■ What to produce ■
Below are the records; give again exactly the line with "[cell usage in", the line with "clock inverters | 54 | 779", and each line that lies between them, and nothing besides.

Collected data entries
+++++

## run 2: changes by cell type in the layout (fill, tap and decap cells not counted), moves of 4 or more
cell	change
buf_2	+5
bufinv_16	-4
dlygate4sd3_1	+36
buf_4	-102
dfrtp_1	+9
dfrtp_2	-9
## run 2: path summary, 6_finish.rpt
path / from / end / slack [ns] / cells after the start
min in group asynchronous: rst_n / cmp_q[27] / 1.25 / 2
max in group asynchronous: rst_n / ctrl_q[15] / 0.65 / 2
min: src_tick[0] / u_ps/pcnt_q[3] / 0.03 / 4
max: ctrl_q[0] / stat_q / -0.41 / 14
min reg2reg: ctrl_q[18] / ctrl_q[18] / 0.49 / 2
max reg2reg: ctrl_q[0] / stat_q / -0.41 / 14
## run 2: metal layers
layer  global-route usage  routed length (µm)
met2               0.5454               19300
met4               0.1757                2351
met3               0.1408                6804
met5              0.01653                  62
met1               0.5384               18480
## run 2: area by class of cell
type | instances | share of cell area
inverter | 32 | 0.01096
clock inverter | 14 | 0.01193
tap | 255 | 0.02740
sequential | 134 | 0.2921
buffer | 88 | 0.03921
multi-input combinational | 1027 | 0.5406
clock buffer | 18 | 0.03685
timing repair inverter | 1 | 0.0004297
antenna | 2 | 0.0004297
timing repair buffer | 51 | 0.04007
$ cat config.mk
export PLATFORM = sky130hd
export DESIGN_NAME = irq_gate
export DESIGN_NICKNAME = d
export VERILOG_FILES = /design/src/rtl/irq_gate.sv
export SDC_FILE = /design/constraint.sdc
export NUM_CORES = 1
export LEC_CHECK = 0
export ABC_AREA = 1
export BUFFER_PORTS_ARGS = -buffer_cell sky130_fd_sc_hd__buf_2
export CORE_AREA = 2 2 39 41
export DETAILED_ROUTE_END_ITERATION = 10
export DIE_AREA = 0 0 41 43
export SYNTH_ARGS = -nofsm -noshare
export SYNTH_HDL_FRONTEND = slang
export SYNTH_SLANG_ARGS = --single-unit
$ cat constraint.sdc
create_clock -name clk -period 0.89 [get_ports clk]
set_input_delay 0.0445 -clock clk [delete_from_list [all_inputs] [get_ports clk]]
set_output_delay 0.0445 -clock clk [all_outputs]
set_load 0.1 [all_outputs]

+++++

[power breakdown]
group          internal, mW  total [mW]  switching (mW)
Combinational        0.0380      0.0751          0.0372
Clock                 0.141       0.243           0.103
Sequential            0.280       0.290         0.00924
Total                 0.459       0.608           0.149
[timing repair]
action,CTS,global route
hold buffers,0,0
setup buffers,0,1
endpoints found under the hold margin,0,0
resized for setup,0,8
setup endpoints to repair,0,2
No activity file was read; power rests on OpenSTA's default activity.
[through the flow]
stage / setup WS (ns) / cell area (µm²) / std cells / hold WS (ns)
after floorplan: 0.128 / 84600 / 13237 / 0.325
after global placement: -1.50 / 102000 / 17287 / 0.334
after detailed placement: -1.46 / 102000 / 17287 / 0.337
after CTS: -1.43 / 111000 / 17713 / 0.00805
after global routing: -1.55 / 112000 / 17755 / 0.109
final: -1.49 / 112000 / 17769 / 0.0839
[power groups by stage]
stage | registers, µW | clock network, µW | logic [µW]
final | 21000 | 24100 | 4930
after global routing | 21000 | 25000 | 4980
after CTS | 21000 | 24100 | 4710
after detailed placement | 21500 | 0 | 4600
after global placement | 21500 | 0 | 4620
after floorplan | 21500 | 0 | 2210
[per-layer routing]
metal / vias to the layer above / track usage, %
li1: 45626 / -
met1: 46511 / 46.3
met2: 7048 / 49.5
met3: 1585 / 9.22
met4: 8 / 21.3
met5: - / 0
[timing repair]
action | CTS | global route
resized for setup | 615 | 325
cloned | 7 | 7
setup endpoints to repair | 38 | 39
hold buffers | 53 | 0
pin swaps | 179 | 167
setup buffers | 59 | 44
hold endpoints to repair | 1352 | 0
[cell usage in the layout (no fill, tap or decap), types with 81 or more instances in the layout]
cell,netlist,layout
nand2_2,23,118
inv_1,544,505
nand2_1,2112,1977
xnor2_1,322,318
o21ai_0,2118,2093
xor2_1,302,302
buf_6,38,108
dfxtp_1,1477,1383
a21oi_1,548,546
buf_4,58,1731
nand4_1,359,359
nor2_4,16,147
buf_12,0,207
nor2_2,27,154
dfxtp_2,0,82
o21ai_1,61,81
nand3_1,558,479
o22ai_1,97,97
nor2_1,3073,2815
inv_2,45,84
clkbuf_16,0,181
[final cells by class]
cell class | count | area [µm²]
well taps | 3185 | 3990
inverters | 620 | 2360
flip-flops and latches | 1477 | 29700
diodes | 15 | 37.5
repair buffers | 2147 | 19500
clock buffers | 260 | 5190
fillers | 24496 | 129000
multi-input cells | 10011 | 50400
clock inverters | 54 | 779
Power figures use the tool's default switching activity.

+++++

■ Answer to the problem ■
[cell usage in the layout (no fill, tap or decap), types with 81 or more instances in the layout]
cell,netlist,layout
nand2_2,23,118
inv_1,544,505
nand2_1,2112,1977
xnor2_1,322,318
o21ai_0,2118,2093
xor2_1,302,302
buf_6,38,108
dfxtp_1,1477,1383
a21oi_1,548,546
buf_4,58,1731
nand4_1,359,359
nor2_4,16,147
buf_12,0,207
nor2_2,27,154
dfxtp_2,0,82
o21ai_1,61,81
nand3_1,558,479
o22ai_1,97,97
nor2_1,3073,2815
inv_2,45,84
clkbuf_16,0,181
[final cells by class]
cell class | count | area [µm²]
well taps | 3185 | 3990
inverters | 620 | 2360
flip-flops and latches | 1477 | 29700
diodes | 15 | 37.5
repair buffers | 2147 | 19500
clock buffers | 260 | 5190
fillers | 24496 | 129000
multi-input cells | 10011 | 50400
clock inverters | 54 | 779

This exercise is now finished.